Your assignment
Return all lines from the listing below that include the word "simple".
+-------+
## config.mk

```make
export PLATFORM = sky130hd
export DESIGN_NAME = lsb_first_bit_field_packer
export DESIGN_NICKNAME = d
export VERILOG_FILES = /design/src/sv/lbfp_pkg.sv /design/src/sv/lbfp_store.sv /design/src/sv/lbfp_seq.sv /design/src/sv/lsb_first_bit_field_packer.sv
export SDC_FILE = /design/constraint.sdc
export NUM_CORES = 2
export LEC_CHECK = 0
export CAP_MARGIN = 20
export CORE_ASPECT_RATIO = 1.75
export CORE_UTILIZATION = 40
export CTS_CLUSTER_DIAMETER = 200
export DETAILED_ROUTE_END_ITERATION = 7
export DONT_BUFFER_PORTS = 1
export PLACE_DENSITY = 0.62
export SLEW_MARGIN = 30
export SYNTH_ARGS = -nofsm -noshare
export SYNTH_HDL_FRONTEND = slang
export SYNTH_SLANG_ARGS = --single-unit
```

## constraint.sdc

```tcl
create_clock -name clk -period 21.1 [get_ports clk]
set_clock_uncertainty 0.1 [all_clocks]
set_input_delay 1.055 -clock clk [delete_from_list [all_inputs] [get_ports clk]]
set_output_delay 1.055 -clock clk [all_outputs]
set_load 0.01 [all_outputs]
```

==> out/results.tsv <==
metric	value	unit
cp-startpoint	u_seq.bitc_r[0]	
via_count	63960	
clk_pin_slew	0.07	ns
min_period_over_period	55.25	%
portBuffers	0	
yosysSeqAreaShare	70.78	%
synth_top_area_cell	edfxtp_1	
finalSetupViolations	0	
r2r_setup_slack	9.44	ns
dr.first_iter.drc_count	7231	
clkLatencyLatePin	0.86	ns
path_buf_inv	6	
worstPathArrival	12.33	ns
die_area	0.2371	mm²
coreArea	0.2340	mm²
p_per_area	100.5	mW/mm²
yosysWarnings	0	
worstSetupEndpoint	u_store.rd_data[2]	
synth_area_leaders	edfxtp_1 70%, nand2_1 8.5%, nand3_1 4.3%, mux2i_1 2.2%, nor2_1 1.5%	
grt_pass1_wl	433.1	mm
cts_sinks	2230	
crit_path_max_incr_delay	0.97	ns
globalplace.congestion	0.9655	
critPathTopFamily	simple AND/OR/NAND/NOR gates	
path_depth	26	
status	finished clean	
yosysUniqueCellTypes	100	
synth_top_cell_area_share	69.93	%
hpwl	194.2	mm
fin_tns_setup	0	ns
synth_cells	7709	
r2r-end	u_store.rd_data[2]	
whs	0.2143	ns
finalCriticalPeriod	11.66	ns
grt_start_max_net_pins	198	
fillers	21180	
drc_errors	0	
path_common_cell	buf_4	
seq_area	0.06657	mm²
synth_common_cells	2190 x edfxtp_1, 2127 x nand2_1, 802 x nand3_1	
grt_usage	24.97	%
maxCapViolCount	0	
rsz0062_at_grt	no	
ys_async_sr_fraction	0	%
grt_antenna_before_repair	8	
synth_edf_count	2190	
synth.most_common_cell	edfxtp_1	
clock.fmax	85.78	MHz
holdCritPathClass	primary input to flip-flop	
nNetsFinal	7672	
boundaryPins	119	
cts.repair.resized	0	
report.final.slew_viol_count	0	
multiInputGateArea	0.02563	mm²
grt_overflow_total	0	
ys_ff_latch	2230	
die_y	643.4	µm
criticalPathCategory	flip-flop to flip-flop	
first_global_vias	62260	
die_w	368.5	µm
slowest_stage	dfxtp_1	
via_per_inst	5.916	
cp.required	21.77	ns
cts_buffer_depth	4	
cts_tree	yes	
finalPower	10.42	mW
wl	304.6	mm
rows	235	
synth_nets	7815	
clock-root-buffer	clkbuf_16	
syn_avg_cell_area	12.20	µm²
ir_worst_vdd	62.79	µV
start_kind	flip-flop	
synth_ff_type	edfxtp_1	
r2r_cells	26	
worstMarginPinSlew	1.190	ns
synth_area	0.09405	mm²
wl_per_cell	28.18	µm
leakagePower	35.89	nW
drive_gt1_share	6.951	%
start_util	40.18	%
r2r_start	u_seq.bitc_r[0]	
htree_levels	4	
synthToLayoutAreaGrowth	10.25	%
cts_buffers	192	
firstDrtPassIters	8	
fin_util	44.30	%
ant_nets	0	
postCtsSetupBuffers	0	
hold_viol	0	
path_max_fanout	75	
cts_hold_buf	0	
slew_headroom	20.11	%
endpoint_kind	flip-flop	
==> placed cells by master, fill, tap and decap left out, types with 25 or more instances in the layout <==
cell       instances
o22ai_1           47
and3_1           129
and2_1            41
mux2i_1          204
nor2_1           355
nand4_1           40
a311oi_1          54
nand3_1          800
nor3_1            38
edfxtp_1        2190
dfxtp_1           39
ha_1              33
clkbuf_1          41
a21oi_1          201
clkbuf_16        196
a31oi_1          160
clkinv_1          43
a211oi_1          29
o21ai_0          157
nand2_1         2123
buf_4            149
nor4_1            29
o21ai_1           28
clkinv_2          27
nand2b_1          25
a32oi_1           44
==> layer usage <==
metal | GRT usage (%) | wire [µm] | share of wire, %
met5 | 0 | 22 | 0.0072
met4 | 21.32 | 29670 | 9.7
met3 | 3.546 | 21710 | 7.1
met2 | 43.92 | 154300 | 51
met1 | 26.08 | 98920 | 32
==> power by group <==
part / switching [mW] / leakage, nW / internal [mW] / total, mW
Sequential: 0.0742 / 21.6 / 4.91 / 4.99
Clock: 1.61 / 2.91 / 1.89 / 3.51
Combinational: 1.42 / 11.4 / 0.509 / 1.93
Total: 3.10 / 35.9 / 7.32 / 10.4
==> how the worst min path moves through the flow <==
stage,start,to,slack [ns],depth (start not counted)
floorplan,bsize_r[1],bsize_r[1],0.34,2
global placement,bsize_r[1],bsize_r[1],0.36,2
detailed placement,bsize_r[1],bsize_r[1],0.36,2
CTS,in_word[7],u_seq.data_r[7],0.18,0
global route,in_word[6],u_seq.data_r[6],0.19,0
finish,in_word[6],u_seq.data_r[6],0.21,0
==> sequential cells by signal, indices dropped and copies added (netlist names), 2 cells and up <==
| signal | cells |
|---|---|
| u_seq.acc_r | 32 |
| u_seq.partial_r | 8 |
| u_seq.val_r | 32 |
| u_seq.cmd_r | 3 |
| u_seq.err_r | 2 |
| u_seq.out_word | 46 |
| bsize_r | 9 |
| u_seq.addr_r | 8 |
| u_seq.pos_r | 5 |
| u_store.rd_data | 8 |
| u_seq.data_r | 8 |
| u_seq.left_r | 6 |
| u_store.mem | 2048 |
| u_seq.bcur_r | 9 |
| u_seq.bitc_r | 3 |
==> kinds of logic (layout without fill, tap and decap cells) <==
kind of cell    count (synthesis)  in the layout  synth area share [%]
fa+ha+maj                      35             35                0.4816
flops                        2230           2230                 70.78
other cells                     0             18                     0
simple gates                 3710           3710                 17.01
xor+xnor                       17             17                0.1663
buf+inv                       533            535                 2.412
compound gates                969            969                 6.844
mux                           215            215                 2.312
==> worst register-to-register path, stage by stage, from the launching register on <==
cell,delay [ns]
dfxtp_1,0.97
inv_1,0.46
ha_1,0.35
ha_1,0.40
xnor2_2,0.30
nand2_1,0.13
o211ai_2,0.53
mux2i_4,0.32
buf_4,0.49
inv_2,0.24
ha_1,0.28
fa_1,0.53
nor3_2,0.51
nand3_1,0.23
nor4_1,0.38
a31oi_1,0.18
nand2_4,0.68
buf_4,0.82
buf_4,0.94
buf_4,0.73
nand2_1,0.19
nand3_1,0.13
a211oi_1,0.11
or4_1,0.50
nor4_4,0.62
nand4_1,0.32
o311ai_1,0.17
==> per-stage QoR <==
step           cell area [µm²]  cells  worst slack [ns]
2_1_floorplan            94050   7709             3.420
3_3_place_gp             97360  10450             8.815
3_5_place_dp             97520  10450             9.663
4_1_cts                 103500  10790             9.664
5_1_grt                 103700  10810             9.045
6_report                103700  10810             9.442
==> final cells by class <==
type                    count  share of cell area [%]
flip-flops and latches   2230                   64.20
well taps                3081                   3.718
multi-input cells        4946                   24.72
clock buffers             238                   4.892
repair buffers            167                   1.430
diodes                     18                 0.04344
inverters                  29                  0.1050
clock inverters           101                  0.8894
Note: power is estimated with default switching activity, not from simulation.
### src/rtl/i2da_pkg.sv
// Package for the integer to decimal ASCII converter.
// Holds widths, ASCII codes and the pipeline payload type; no dependencies.
package i2da_pkg;

    localparam int BIN_W           = 64;
    localparam int DIGITS          = 20;
    localparam int BCD_W           = DIGITS * 4;
    localparam int DIGIT_IDX_W     = 5;
    localparam int STEPS_PER_STAGE = 4;
    localparam int N_STAGES        = BIN_W / STEPS_PER_STAGE;

    localparam logic [7:0] ASCII_ZERO  = 8'd48;
    localparam logic [7:0] ASCII_MINUS = 8'd45;

    typedef struct packed {
        logic             neg;
        logic [BIN_W-1:0] bin;
        logic [BCD_W-1:0] bcd;
    } dabble_t;

endpackage

### src/rtl/i2da_dabble_stage.sv
// One register stage of the binary to BCD converter: four shift-and-add-3 steps.
// Depends on i2da_pkg.
module i2da_dabble_stage
    import i2da_pkg::*;
(
    input  logic    clk,
    input  logic    rst_n,
    input  logic    in_valid,
    output logic    in_ready,
    input  dabble_t in_data,
    output logic    out_valid,
    input  logic    out_ready,
    output dabble_t out_data
);

    logic    valid_reg;
    dabble_t data_reg;
    dabble_t data_next;

    always_comb
    begin
        data_next = in_data;
        for (int s = 0; s < STEPS_PER_STAGE; s++)
        begin
            for (int d = 0; d < DIGITS; d++)
            begin
                if (data_next.bcd[d*4 +: 4] >= 4'd5)
                begin
                    data_next.bcd[d*4 +: 4] = data_next.bcd[d*4 +: 4] + 4'd3;
                end
            end
            {data_next.bcd, data_next.bin} = {data_next.bcd[BCD_W-2:0], data_next.bin, 1'b0};
        end
    end

    assign in_ready  = !valid_reg || out_ready;
    assign out_valid = valid_reg;
    assign out_data  = data_reg;

    always_ff @(posedge clk or negedge rst_n)
    begin
        if (!rst_n)
        begin
            valid_reg <= 1'b0;
        end
        else if (in_ready)
        begin
            valid_reg <= in_valid;
        end
    end

    always_ff @(posedge clk)
    begin
        if (in_ready && in_valid)
        begin
            data_reg <= data_next;
        end
    end

endmodule

### src/rtl/i2da_serializer.sv
// Digit count stage and character emitter: one ASCII character per cycle.
// Depends on i2da_pkg.
module i2da_serializer
    import i2da_pkg::*;
(
    input  logic             clk,
    input  logic             rst_n,
    input  logic             in_valid,
    output logic             in_ready,
    input  logic             in_neg,
    input  logic [BCD_W-1:0] in_bcd,
    output logic [7:0]       character,
    output logic             last,
    output logic             strobe
);

    logic                   cnt_valid_reg;
    logic                   cnt_neg_reg;
    logic [BCD_W-1:0]       cnt_bcd_reg;
    logic [DIGIT_IDX_W-1:0] cnt_top_reg;
    logic [DIGIT_IDX_W-1:0] cnt_top_next;

    logic                   act_reg;
    logic                   minus_reg;
    logic [BCD_W-1:0]       bcd_reg;
    logic [DIGIT_IDX_W-1:0] idx_reg;

    logic                   done_now;
    logic                   load;
    logic [3:0]             digit;

    always_comb
    begin
        cnt_top_next = '0;
        for (int d = 1; d < DIGITS; d++)
        begin
            if (in_bcd[d*4 +: 4] != 4'd0)
            begin
                cnt_top_next = DIGIT_IDX_W'(d);
            end
        end
    end

    assign done_now = act_reg && !minus_reg && (idx_reg == '0);
    assign load     = cnt_valid_reg && (!act_reg || done_now);
    assign in_ready = !cnt_valid_reg || load;

    assign digit     = bcd_reg[{idx_reg, 2'b00} +: 4];
    assign strobe    = act_reg;
    assign last      = !minus_reg && (idx_reg == '0);
    assign character = minus_reg ? ASCII_MINUS : (ASCII_ZERO + {4'd0, digit});

    always_ff @(posedge clk or negedge rst_n)
    begin
        if (!rst_n)
        begin
            cnt_valid_reg <= 1'b0;
            act_reg       <= 1'b0;
            minus_reg     <= 1'b0;
            idx_reg       <= '0;
        end
        else
        begin
            if (in_ready)
            begin
                cnt_valid_reg <= in_valid;
            end
            if (load)
            begin
                act_reg   <= 1'b1;
                minus_reg <= cnt_neg_reg;
                idx_reg   <= cnt_top_reg;
            end
            else if (act_reg)
            begin
                if (minus_reg)
                begin
                    minus_reg <= 1'b0;
                end
                else if (idx_reg == '0)
                begin
                    act_reg <= 1'b0;
                end
                else
                begin
                    idx_reg <= idx_reg - 1'b1;
                end
            end
        end
    end

    always_ff @(posedge clk)
    begin
        if (in_ready && in_valid)
        begin
            cnt_neg_reg <= in_neg;
            cnt_bcd_reg <= in_bcd;
            cnt_top_reg <= cnt_top_next;
        end
        if (load)
        begin
            bcd_reg <= cnt_bcd_reg;
        end
    end

endmodule

### src/rtl/integer_to_decimal_ascii_core.sv
// Top level of the signed 64-bit integer to decimal ASCII converter.
// Depends on i2da_pkg, i2da_dabble_stage and i2da_serializer.
//
// Usage:
//   Command channel: drive value and raise start; the transaction is taken at
//   a rising edge where start is high and busy is low.
//   Result channel: one ASCII character per cycle on character, marked by
//   strobe, most significant first; a negative value begins with '-'. last
//   is high on the final character of a number. The receiver cannot stall.
// Pipeline: a command passes through one input register, 16 conversion stages
//   of four shift-and-add-3 steps each, one digit count register and one
//   emitter register before its first character is strobed.
// Throughput: a number of 1 to 20 characters holds the emitter until its
//   last one; a next number already waiting in the digit count register
//   follows it with no gap. The 18 pipeline registers take a new command
//   every cycle until they fill behind the emitter, then busy rises.
// Reset: rst_n clears every valid bit; in-flight numbers are dropped and no
//   strobe is raised until a new command is taken.
module integer_to_decimal_ascii_core
    import i2da_pkg::*;
(
    input  logic                    clk,
    input  logic                    rst_n,
    input  logic                    start,
    output logic                    busy,
    input  logic signed [BIN_W-1:0] value,
    output logic [7:0]              character,
    output logic                    last,
    output logic                    strobe
);

    logic    stg_valid [0:N_STAGES];
    logic    stg_ready [0:N_STAGES];
    dabble_t stg_data  [0:N_STAGES];

    logic             in_valid_reg;
    logic             in_neg_reg;
    logic [BIN_W-1:0] in_mag_reg;
    logic [BIN_W-1:0] raw;
    logic [BIN_W-1:0] mag_next;
    logic             accept;

    assign raw      = $unsigned(value);
    assign mag_next = raw[BIN_W-1] ? (~raw + BIN_W'(1)) : raw;
    assign busy     = in_valid_reg && !stg_ready[0];
    assign accept   = start && !busy;

    always_ff @(posedge clk or negedge rst_n)
    begin
        if (!rst_n)
        begin
            in_valid_reg <= 1'b0;
        end
        else if (!busy)
        begin
            in_valid_reg <= start;
        end
    end

    always_ff @(posedge clk)
    begin
        if (accept)
        begin
            in_neg_reg <= raw[BIN_W-1];
            in_mag_reg <= mag_next;
        end
    end

    assign stg_valid[0]    = in_valid_reg;
    assign stg_data[0].neg = in_neg_reg;
    assign stg_data[0].bin = in_mag_reg;
    assign stg_data[0].bcd = '0;

    for (genvar i = 0; i < N_STAGES; i++)
    begin : g_stage
        i2da_dabble_stage u_stage
        (
            .clk       (clk),
            .rst_n     (rst_n),
            .in_valid  (stg_valid[i]),
            .in_ready  (stg_ready[i]),
            .in_data   (stg_data[i]),
            .out_valid (stg_valid[i+1]),
            .out_ready (stg_ready[i+1]),
            .out_data  (stg_data[i+1])
        );
    end

    i2da_serializer u_ser
    (
        .clk       (clk),
        .rst_n     (rst_n),
        .in_valid  (stg_valid[N_STAGES]),
        .in_ready  (stg_ready[N_STAGES]),
        .in_neg    (stg_data[N_STAGES].neg),
        .in_bcd    (stg_data[N_STAGES].bcd),
        .character (character),
        .last      (last),
        .strobe    (strobe)
    );

endmodule

### config.mk
export PLATFORM = sky130hd
export DESIGN_NAME = integer_to_decimal_ascii_core
export DESIGN_NICKNAME = d
export VERILOG_FILES = /design/src/rtl/i2da_pkg.sv /design/src/rtl/i2da_dabble_stage.sv /design/src/rtl/i2da_serializer.sv /design/src/rtl/integer_to_decimal_ascii_core.sv
export SDC_FILE = /design/constraint.sdc
export NUM_CORES = 2
export LEC_CHECK = 0
export ABC_AREA = 1
export BUFFER_PORTS_ARGS = -buffer_cell sky130_fd_sc_hd__clkbuf_2
export CAP_MARGIN = 20
export CORE_MARGIN = 2
export CORE_UTILIZATION = 49
export DETAILED_ROUTE_END_ITERATION = 8
export HOLD_SLACK_MARGIN = 0.02
export PLACE_DENSITY = 0.66
export SYNTH_ARGS = -nofsm -noshare
export SYNTH_HDL_FRONTEND = slang
export SYNTH_SLANG_ARGS = --single-unit
export TNS_END_PERCENT = 20
### constraint.sdc
create_clock -name clk -period 11.3 [get_ports clk]
set_input_delay 0 -clock clk [delete_from_list [all_inputs] [get_ports clk]]
set_output_delay 0 -clock clk [all_outputs]
set_load 0.1 [all_outputs]
==> run metrics <==
clock buffer depth 3; most frequent cell after synthesis inv_1; Primary FF master, synth edfxtp_1; Critical Path, Cell by Cell inv_1, ha_1, inv_1, nor2_1, nand3_2, nand4_2, nor2_2, nand4_2, nor2_4, nand4_4, nor2_4, nand4_4, nor2_4, nand4_1, inv_1, clkbuf_2; hold buffer count at cts 175; vias in the first global route 81586; Max-cap violations 0; fin. max-slew vios 0; Cell Area, Synth 0.118 mm^2; setup TNS 0 ns; Reg area 0.0438 mm^2; Fmax achieved 189 MHz; crit start category flip-flop; Fillers 21989; IO Pins 78; H-tree depth 4; fin crit period 5.28 ns; Layout area overhead 10.2%; Syn Inst Count 14736; GRT Resource Usage Total 15.4%; Crit-path slowest cell dfrtp_1; fin crit share 46.7%; FF+latch count, synth 1462; Core Util, Final 54.1%; Synth async-reset ratio 1.71%; pin count of the biggest net entering global routing 87; via-per-instance ratio 4.71; Hold Path Class input port to flip-flop; number of setup buffers added after CTS 0; DR DRC count 0; DR pass1 iterations 6; Yosys Warn Count 0; CP Data Required Time 11.30 ns; post-synth top area share 36.6%; Initial Util 49.1%; Synth area leaders edfxtp_1, ha_1, inv_1, nand2_1, xor2_1; Netlist cell types 67; Die Ht 495 um; max reg flops 1206; worst-path fanout max 23; status complete, no violations; EDFF count, synth 1437; final hold viol count 0; drt wl/cell 10.1 um; Max-slew headroom 30.3%; Synth top cells by count inv_1, nand2_1, edfxtp_1; area of the multi-input gates 0.0618 mm^2; worst skew pair latency 0.89 ns; die area 0.245 mm^2; post-CTS sizing 0; final WL 187000 um; Post-Syn Area per Cell 8.01 um^2; CTS Buf Count 171; first-pass GRT wire length 334000 um; unrepaired setup endpoints after global routing no; Final GP Congestion 0.833; Core Area 0.240 mm^2; initial antenna violation count 6; Post-DRT Antenna Nets 0; sequential fraction of the synthesis area 37.1%; Die W 495 um; worst slew pin tran 1.05 ns; share of cells above drive strength 1 9.11%; DRT iter0 DRCs 3456; TritonCTS clock tree done; row count 180; CTS Sinks 1462; I/O Buffers 74; clock skew 0.109 ns; via count 87041; Worst Path Arrival 5.28 ns; Setup violations, final 0; post-DP HPWL 143000 um; total gr overflow 0; NumNets Final 16549; area leader, netlist edfxtp_1; clock-pin slew on the worst setup and hold paths 0.06 ns; CTS root buffer clkbuf_16; crit path kind flip-flop to primary output; Crit. End Element primary output; max incr delay on CP 0.75 ns
## per-stage QoR
step                hold slack (ns)  instance area, um^2  worst slack [ns]  std cells
global route                 0.0972               130000              5.63      18492
CTS                          0.0585               130000              5.92      18482
global placement              0.173               122000              6.66      17993
finish                        0.145               130000              6.02      18493
detailed placement            0.187               122000              6.63      17993
floorplan                    -0.296               118000              5.16      14737
## per-layer routing
layer,track usage (%),vias up,routed length [um]
met5,0,-,0
met4,4.18,0,4360
met3,2.15,307,4750
met2,29.6,706,94300
met1,17.6,38386,83900
li1,-,47642,-
## worst paths after layout
| path | start | end | slack, ns | depth (start not counted) |
|---|---|---|---|---|
| worst max register to register | u_ser.idx_reg[1] | in_mag_reg[50] | 6.65 | 17 |
| worst min-delay path | value[6] | in_mag_reg[6] | 0.15 | 4 |
| max in group asynchronous | rst_n | g_stage[10].u_stage.out_valid | 10.82 | 4 |
| worst min register to register | g_stage[15].u_stage.out_data[2] | u_ser.cnt_bcd_reg[2] | 0.37 | 0 |
| worst max-delay path | u_ser.idx_reg[1] | busy | 6.02 | 16 |
| min in group asynchronous | rst_n | u_ser.idx_reg[4] | 0.19 | 4 |
## critical path, delay by kind of cell (launching register included)
kind	cells	cell delay, ns
adders and majority gates	1	0.34
buffers and inverters	4	1.24
DFF	1	0.75
and+or+nand+nor	11	2.06
## kinds of logic after synthesis
| logic type | share of synthesized area (%) |
|---|---|
| xor gates and xnor gates | 6.44 |
| adders and majority gates | 14.0 |
| buffers and inverters | 10.6 |
| other | 0.00637 |
| muxes | 0.0700 |
| AOI/OAI and AO/OA | 12.1 |
| DFF | 37.1 |
| and+or+nand+nor | 19.7 |
## placed cells by master (no fill, tap or decap), types with 52 or more instances in the layout
cell type	count
inv_1	3246
nand2_1	3210
edfxtp_1	1437
ha_1	1323
nor2_1	1160
xor2_1	726
o21ai_0	707
a21oi_1	554
o21ai_2	523
nand3_1	420
o21ai_1	359
dlygate4sd3_1	174
clkbuf_16	171
nand2_2	154
nand3_2	119
clkbuf_2	74
or2_1	70
nand4_1	70
nand3b_1	58
inv_2	58
xor2_2	52
## area by class of cell
class | instances | area share (%)
well taps | 3185 | 3.07
clock inverters | 105 | 0.920
diodes | 8 | 0.0154
flip-flops and latches | 1462 | 33.7
inverters | 3309 | 9.56
repair buffers | 274 | 1.82
clock buffers | 209 | 3.42
multi-input cells | 9941 | 47.5
Power is left out: the tool's default activity adds up to more than one toggle a clock period on the data nets, which glitch-free logic cannot reach.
+-------+
Result for this task
critPathTopFamily	simple AND/OR/NAND/NOR gates	
simple gates                 3710           3710                 17.01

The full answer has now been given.